- THE TASK
Among the entries below, take the line with "1590 µm (unchanged)" and the line with "4250 µm (unchanged)", and output them and every line between them exactly, with nothing else.
(Beginning of RECORDS SHOWN)
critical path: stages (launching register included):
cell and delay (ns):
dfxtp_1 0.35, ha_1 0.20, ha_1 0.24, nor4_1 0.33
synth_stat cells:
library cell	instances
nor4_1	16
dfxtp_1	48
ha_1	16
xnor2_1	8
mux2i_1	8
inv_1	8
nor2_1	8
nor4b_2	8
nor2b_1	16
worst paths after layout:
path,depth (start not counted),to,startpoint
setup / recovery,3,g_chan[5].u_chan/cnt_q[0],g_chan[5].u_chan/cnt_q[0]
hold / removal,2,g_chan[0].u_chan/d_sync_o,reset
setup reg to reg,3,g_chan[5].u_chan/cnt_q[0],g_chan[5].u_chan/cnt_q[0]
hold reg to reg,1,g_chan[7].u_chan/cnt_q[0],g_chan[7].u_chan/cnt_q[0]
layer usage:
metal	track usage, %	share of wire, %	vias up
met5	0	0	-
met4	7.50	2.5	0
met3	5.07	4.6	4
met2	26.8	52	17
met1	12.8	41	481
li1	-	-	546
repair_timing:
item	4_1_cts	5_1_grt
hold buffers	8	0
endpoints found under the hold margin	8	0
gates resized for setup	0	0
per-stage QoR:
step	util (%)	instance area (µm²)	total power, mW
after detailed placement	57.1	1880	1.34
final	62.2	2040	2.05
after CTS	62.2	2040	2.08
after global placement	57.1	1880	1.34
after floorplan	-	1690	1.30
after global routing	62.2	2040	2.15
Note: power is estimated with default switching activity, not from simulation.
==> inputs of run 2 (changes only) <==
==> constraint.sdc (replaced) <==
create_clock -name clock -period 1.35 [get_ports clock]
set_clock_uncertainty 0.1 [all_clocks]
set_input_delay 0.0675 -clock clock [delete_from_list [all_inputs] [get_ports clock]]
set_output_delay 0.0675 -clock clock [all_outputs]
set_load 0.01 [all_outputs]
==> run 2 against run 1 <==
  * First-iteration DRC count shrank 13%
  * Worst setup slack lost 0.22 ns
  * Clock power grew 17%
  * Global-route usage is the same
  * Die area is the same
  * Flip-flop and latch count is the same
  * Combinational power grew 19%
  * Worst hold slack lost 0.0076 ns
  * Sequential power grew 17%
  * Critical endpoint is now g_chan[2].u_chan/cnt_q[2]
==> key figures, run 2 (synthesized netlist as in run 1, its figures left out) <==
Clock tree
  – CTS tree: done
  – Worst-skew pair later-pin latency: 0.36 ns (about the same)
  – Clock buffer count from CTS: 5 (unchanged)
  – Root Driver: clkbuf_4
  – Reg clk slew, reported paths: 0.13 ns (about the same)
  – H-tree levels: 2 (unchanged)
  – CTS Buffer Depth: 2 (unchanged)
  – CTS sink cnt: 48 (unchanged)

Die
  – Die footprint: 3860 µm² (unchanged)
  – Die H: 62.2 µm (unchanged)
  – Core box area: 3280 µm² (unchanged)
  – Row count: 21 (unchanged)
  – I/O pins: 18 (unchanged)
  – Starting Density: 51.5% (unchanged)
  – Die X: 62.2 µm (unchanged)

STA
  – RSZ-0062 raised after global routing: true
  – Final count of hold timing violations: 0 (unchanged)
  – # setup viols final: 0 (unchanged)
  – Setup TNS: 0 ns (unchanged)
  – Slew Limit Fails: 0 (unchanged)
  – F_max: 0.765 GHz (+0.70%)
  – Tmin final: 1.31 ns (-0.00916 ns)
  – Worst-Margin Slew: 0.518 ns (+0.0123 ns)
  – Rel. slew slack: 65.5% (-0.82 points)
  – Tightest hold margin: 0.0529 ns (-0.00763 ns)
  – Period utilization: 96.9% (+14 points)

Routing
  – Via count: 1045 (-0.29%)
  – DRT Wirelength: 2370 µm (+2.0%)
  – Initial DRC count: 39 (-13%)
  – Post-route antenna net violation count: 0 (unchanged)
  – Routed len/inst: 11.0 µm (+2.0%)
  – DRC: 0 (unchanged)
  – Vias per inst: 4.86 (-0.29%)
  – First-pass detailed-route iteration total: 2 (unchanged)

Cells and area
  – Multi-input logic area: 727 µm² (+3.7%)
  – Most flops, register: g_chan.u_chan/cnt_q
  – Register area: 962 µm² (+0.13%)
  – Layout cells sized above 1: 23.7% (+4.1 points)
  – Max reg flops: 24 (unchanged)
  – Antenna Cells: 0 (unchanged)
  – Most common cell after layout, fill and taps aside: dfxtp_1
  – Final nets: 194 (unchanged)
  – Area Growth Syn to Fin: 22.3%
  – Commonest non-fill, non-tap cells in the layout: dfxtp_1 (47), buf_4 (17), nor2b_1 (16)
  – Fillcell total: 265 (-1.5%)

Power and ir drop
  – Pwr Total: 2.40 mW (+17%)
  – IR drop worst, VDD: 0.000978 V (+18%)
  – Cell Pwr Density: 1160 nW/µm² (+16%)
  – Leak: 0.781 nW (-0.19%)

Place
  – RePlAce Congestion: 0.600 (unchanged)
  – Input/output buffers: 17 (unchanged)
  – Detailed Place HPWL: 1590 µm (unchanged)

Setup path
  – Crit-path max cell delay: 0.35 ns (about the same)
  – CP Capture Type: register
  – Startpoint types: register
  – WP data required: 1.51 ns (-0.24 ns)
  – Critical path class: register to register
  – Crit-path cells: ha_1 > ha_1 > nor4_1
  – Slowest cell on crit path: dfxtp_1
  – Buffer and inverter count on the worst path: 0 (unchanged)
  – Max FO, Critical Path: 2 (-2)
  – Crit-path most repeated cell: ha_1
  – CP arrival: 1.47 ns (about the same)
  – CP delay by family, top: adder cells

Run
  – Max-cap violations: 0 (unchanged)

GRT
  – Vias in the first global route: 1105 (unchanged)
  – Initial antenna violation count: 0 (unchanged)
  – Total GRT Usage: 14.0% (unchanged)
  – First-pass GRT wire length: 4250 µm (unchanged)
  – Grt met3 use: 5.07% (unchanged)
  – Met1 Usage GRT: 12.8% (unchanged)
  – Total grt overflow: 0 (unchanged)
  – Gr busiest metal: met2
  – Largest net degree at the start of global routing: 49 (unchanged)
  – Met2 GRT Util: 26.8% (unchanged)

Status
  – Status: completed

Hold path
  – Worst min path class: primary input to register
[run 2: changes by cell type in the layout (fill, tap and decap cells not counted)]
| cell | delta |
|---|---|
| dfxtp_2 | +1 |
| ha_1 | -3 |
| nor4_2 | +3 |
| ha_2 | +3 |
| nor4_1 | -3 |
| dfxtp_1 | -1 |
$ cat src/rtl/mips_pkg.sv
// rtl/mips_pkg.sv - MIPS R-type opcode, func and ALUOp constants shared by encoder and decoder
package mips_pkg;

   localparam logic [5:0] OPCODE_RTYPE = 6'd0;

   localparam logic [5:0] FUNC_AND = 6'h24;
   localparam logic [5:0] FUNC_OR  = 6'h25;
   localparam logic [5:0] FUNC_ADD = 6'h20;
   localparam logic [5:0] FUNC_SUB = 6'h22;
   localparam logic [5:0] FUNC_SLT = 6'h2A;

   localparam logic [2:0] ALUOP_AND = 3'b000;
   localparam logic [2:0] ALUOP_OR  = 3'b001;
   localparam logic [2:0] ALUOP_ADD = 3'b010;
   localparam logic [2:0] ALUOP_SUB = 3'b110;
   localparam logic [2:0] ALUOP_SLT = 3'b111;

   function automatic logic aluop_legal(input logic [2:0] aluop);
      logic ok;
      ok = 1'b0;
      case (aluop)
         ALUOP_AND, ALUOP_OR, ALUOP_ADD, ALUOP_SUB, ALUOP_SLT: ok = 1'b1;
         default: ok = 1'b0;
      endcase
      return ok;
   endfunction

   function automatic logic [5:0] aluop_func(input logic [2:0] aluop);
      logic [5:0] f;
      f = 6'd0;
      case (aluop)
         ALUOP_AND: f = FUNC_AND;
         ALUOP_OR:  f = FUNC_OR;
         ALUOP_ADD: f = FUNC_ADD;
         ALUOP_SUB: f = FUNC_SUB;
         ALUOP_SLT: f = FUNC_SLT;
         default:   f = 6'd0;
      endcase
      return f;
   endfunction

endpackage

$ cat src/rtl/sync_fifo.sv
// rtl/sync_fifo.sv - registered FIFO with read/write pointers and occupancy counter
module sync_fifo #(
   parameter int WIDTH = 32,
   parameter int DEPTH = 4
) (
   input  logic                     clk,
   input  logic                     reset,
   input  logic                     push,
   input  logic [WIDTH-1:0]         wdata,
   input  logic                     pop,
   output logic [WIDTH-1:0]         rdata,
   output logic                     full,
   output logic                     empty,
   output logic [$clog2(DEPTH):0]   count
);

   localparam int PW = $clog2(DEPTH);
   localparam int CW = PW + 1;

   logic [WIDTH-1:0] mem [DEPTH];
   logic [PW-1:0]    wr_ptr;
   logic [PW-1:0]    rd_ptr;
   logic [CW-1:0]    occ;
   logic             do_push;
   logic             do_pop;

   // Guards here make the FIFO safe even if a caller ignores full/empty.
   assign do_push = push && !full;
   assign do_pop  = pop && !empty;

   assign full  = (occ == CW'(DEPTH));
   assign empty = (occ == '0);
   assign count = occ;
   assign rdata = mem[rd_ptr];

   always_ff @(posedge clk) begin
      if (do_push) begin
         mem[wr_ptr] <= wdata;
      end
   end

   always_ff @(posedge clk) begin
      if (reset) begin
         wr_ptr <= '0;
         rd_ptr <= '0;
         occ    <= '0;
      end else begin
         if (do_push) begin
            wr_ptr <= wr_ptr + PW'(1);
         end
         if (do_pop) begin
            rd_ptr <= rd_ptr + PW'(1);
         end
         case ({do_push, do_pop})
            2'b10:   occ <= occ + CW'(1);
            2'b01:   occ <= occ - CW'(1);
            default: occ <= occ;
         endcase
      end
   end

endmodule

$ cat src/rtl/rtype_instr_encoder.sv
// rtl/rtype_instr_encoder.sv - encodes ALUOp requests into R-type words and streams them to imem
module rtype_instr_encoder
   import mips_pkg::*;
#(
   parameter int                DEPTH     = 4,
   parameter int                ADDR_W    = 32,
   parameter logic [ADDR_W-1:0] BASE_ADDR = '0
) (
   input  logic              clk,
   input  logic              reset,
   input  logic              req_valid,
   output logic              req_ready,
   input  logic [2:0]        req_aluop,
   input  logic [4:0]        req_rs,
   input  logic [4:0]        req_rt,
   input  logic [4:0]        req_rd,
   output logic              imem_valid,
   input  logic              imem_ready,
   output logic [ADDR_W-1:0] imem_addr,
   output logic [31:0]       imem_wdata,
   output logic [ADDR_W-1:0] instr_count,
   output logic              illegal_op
);

   localparam int CW = $clog2(DEPTH) + 1;

   function automatic logic [31:0] encode(input logic [2:0] aluop, input logic [4:0] rs,
                                          input logic [4:0] rt, input logic [4:0] rd);
      return {OPCODE_RTYPE, rs, rt, rd, 5'd0, aluop_func(aluop)};
   endfunction

   logic          fifo_full;
   logic          fifo_empty;
   logic [31:0]   head;
   logic [31:0]   last_wdata;
   logic [CW-1:0] occ;
   logic          accept;
   logic          push;
   logic          pop;

   assign req_ready  = !fifo_full;
   assign imem_valid = (occ != '0);
   assign accept     = req_valid && req_ready;
   assign push       = accept && aluop_legal(req_aluop);
   assign pop        = imem_valid && imem_ready && !reset;

   // Once drained, keep showing the last word written rather than stale FIFO slots.
   assign imem_wdata = fifo_empty ? last_wdata : head;

   sync_fifo #(
      .WIDTH (32),
      .DEPTH (DEPTH)
   ) u_fifo (
      .clk   (clk),
      .reset (reset),
      .push  (push),
      .wdata (encode(req_aluop, req_rs, req_rt, req_rd)),
      .pop   (pop),
      .rdata (head),
      .full  (fifo_full),
      .empty (fifo_empty),
      .count (occ)
   );

   always_ff @(posedge clk) begin
      if (reset) begin
         imem_addr   <= BASE_ADDR;
         instr_count <= '0;
         last_wdata  <= '0;
         illegal_op  <= 1'b0;
      end else begin
         if (pop) begin
            imem_addr   <= imem_addr + ADDR_W'(4);
            instr_count <= instr_count + ADDR_W'(1);
            last_wdata  <= head;
         end
         if (accept && !aluop_legal(req_aluop)) begin
            illegal_op <= 1'b1;
         end
      end
   end

endmodule

$ cat config.mk
export PLATFORM = sky130hd
export DESIGN_NAME = rtype_instr_encoder
export DESIGN_NICKNAME = d
export VERILOG_FILES = /design/src/rtl/mips_pkg.sv /design/src/rtl/sync_fifo.sv /design/src/rtl/rtype_instr_encoder.sv
export SDC_FILE = /design/constraint.sdc
export NUM_CORES = 1
export LEC_CHECK = 0
export CORE_MARGIN = 3
export CORE_UTILIZATION = 30
export CTS_BUF_LIST = sky130_fd_sc_hd__clkbuf_4 sky130_fd_sc_hd__clkbuf_8
export DETAILED_ROUTE_END_ITERATION = 6
export PLACE_DENSITY = 0.57
export SYNTH_ARGS = -nofsm -noshare
export SYNTH_HDL_FRONTEND = slang
export SYNTH_SLANG_ARGS = --single-unit
$ cat constraint.sdc
create_clock -name clk -period 9.45 [get_ports clk]
set_input_delay 2.835 -clock clk [delete_from_list [all_inputs] [get_ports clk]]
set_output_delay 2.835 -clock clk [all_outputs]
set_load 0.1 [all_outputs]
==> key figures <==
Power
  • Int Pwr: between 1 and 1.5 mW
  • Logic pwr share: 0.269
  • Power share of the sequential group: 0.441
  • PD cells: 201 mW/mm^2
  • Leak pwr: a little over 3 nW
  • Clock power frac: 0.290
  • Max VDD drop: roughly 150 uV
  • Switch share: 0.383
  • Tot Pwr: 1.87 mW
  • Switching power: approximately 0.7 mW

Logic synthesis
  • Synth Cell Area: 0.00762 mm^2
  • Main synth FF type: dfxtp_1
  • Post-synthesis register bit count: 172
  • Unique cell type count in the Yosys netlist: between 40 and 50
  • Synth Instances: 695
  • Syn_area_per_cell: 11.0 um^2
  • Yosys warns: 0
  • Async SR Flop Fraction: 0
  • Post-synthesis sequential area ratio: 0.557
  • Post-synth EDFFs: 80

Critical path
  • Startpoint Class: flip-flop
  • Largest stage delay on the critical path: roughly 0.98 ns
  • Max FO, Critical Path: 29
  • Critical path cell sequence: nor3_4, buf_4, inv_1, buf_4, nand2_1, nand2_1, clkdlybuf4s50_1
  • Worst setup EP type: primary output
  • Slowest stage cell, crit path: clkdlybuf4s50_1
  • Req. time, crit path: 6.62 ns
  • WS Path Type: reg -> out
  • R2R cell count: 13
  • Arr. time, crit path: 3.26 ns

Timing
  • Hold Violations, Final: 0
  • Slew HR: 0.226
  • Worst Tran Pin Value: 1.16 ns
  • Sum Neg Setup Slack: 0 ns
  • Crit path setup slack, layout: 3.36 ns
  • RSZ-0062 raised after global routing: no
  • Post-route clock period utilization: 0.645
  • Hold Slack: 0.480 ns
  • Fmax: 164 MHz
  • Clock Skews: 0.0157 ns
  • Final min period: 6.09 ns
  • Final Max Slew Viols: 0
  • Final setup fails: 0

Layout
  • Most frequent cells in the layout: clkdlybuf4s50_1 (105), nand2_1 (101), dfxtp_1 (92), edfxtp_1 (80), nor2_1 (44)
  • Leading cell type in the layout, fill and taps excluded: clkdlybuf4s50_1
  • Share of cells above drive strength 1: 0.108
  • Area grow syn2layout: 22.6%
  • Final non-filler cell total: approximately 1,100
  • NumNets Final: 817

Floorplan
  • Core ar.: 0.0246 mm^2
  • Die Y-Extent: 165 um
  • Die X: 165 um
  • Die area: between 0.02 and 0.03 mm^2
  • Initial Utilization: 0.310
  • Top-level port count: 121
  • Row Count: 57

Drt
  • DRC: 0
  • TritonRoute pass-1 iters: 4
  • Detailed Route WL: 17,400 um
  • Wire per inst: 15.5 um
  • Drt via density: 4.78
  • Initial drt markers: 393
  • ANT nets after route: 0
  • DR vias: 5,373

Clock network
  • Clock latency on the worst-skew pair: 0.46 ns
  • Clk sink count: ~170
  • Post-cts resize count: 0
  • Clk Tree Root Cell: clkbuf_8
  • Clock Path Buffers: 2
  • Post-CTS Setup Inserts: 0
  • Hold buffer count at cts: 0
  • Num CTS Buffers: 17
  • Worst-path clk slew: 0.11 ns
  • H-tree depth: 4
  • CTS tree: yes

GRT
  • Vias in the first global route: 5,147
  • Initial antenna violation count: 0
  • First-pass GRT wire length: approximately 28,000 um
  • All-Layer GR Usage: 0.130
  • Largest net degree at the start of global routing: 93
  • Global route total overflow: 0

Placed design
  • Port bufs: 106
  • HPWL Detailed: 11,100 um
  • Placed cell count: between 1,000 and 1,500
  • Dpl ws: 3.66 ns
  • Placer Congestion: 0.749

Outcome
  • Outcome: finished, final reports clean

Hold path
  • HP Class: reg -> reg
  • Hold depth: 2

Flow run
  • Max_cap viols: 0
## kinds of logic after synthesis
logic type      after synthesis  share of synthesized area
mux                          36                     0.0826
simple gates                305                      0.214
other cells                   1                   0.000492
xor+xnor                     23                     0.0264
flops                       172                      0.557
fa+ha+maj                     8                     0.0141
compound gates               81                     0.0608
buf+inv                      69                     0.0442
## power by group through the flow
| stage | Combinational, mW | Sequential (mW) | Clock, mW |
|---|---|---|---|
| 2_1_floorplan | 0.378 | 0.850 | 0 |
| 3_3_place_gp | 0.509 | 0.842 | 0 |
| 4_1_cts | 0.510 | 0.826 | 0.562 |
| 6_report | 0.504 | 0.825 | 0.543 |
| 3_5_place_dp | 0.509 | 0.843 | 0 |
| 5_1_grt | 0.531 | 0.829 | 0.594 |
## registers in the layout (all words and copies together) (netlist names), named ones only
signal	flops
u_fifo.wr_ptr	2
imem_addr	30
illegal_op	1
last_wdata	20
instr_count	32
u_fifo.rd_ptr	2
u_fifo.mem	80
u_fifo.count	3
## routing by layer
| metal | up-vias | wire length, um | GRT usage |
|---|---|---|---|
| met4 | 0 | 180 | 0.0329 |
| li1 | 2672 | - | - |
| met3 | 13 | 865 | 0.0294 |
| met5 | - | 0 | 0 |
| met2 | 131 | 8260 | 0.217 |
| met1 | 2557 | 8080 | 0.171 |
## final cells by class
| cell class | instances | area (um^2) |
|---|---|---|
| Antenna cell | 1 | 2.50 |
| Clock buffer | 18 | 248 |
| Clock inverter | 14 | 169 |
| Fill cell | 2415 | 15300 |
| Inverter | 15 | 56.3 |
| Multi-Input combinational cell | 467 | 3090 |
| Sequential cell | 172 | 4240 |
| Tap cell | 324 | 405 |
| Timing Repair Buffer | 114 | 1120 |
## critical path: cells and delay by family (launching register included)
family        cells  cell delay [ns]
buf+inv           4             1.73
simple gates      3             0.70
flops             1             0.37
## through the flow
step	util	area (um^2)
finish	0.379	9330
floorplan	-	7660
global route	0.379	9330
CTS	0.379	9330
detailed placement	0.362	8910
global placement	0.362	8910
## final timing paths
path	startpoint	to	slack [ns]
worst max register to register	u_fifo.count[0]	u_fifo.count[2]	6.08
worst max-delay path	u_fifo.count[2]	imem_wdata[0]	3.36
worst min register to register	last_wdata[22]	last_wdata[22]	0.48
worst min-delay path	last_wdata[22]	last_wdata[22]	0.48
## cell usage after synthesis, types with 9 or more instances
| library cell | count | share of area |
|---|---|---|
| dfxtp_1 | 92 | 0.24 |
| mux4_2 | 20 | 0.059 |
| xnor2_1 | 16 | 0.018 |
| clkbuf_1 | 27 | 0.013 |
| edfxtp_1 | 80 | 0.32 |
| nand3_1 | 24 | 0.016 |
| and4_1 | 10 | 0.011 |
| nor4_1 | 13 | 0.011 |
| o21ai_0 | 30 | 0.020 |
| nor2_1 | 44 | 0.022 |
| nor2b_1 | 15 | 0.012 |
| nand2_1 | 101 | 0.050 |
| o31ai_1 | 20 | 0.020 |
| nand2b_1 | 23 | 0.019 |
| mux2_2 | 15 | 0.022 |
| nand4_1 | 12 | 0.0099 |
| a21oi_1 | 28 | 0.018 |
| or4_1 | 21 | 0.021 |
| inv_1 | 15 | 0.0074 |
| or3_1 | 9 | 0.0074 |
| buf_4 | 14 | 0.014 |
Power figures use the tool's default switching activity.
(End of RECORDS SHOWN)
- EXERCISE RESULT
  – Detailed Place HPWL: 1590 µm (unchanged)

Setup path
  – Crit-path max cell delay: 0.35 ns (about the same)
  – CP Capture Type: register
  – Startpoint types: register
  – WP data required: 1.51 ns (-0.24 ns)
  – Critical path class: register to register
  – Crit-path cells: ha_1 > ha_1 > nor4_1
  – Slowest cell on crit path: dfxtp_1
  – Buffer and inverter count on the worst path: 0 (unchanged)
  – Max FO, Critical Path: 2 (-2)
  – Crit-path most repeated cell: ha_1
  – CP arrival: 1.47 ns (about the same)
  – CP delay by family, top: adder cells

Run
  – Max-cap violations: 0 (unchanged)

GRT
  – Vias in the first global route: 1105 (unchanged)
  – Initial antenna violation count: 0 (unchanged)
  – Total GRT Usage: 14.0% (unchanged)
  – First-pass GRT wire length: 4250 µm (unchanged)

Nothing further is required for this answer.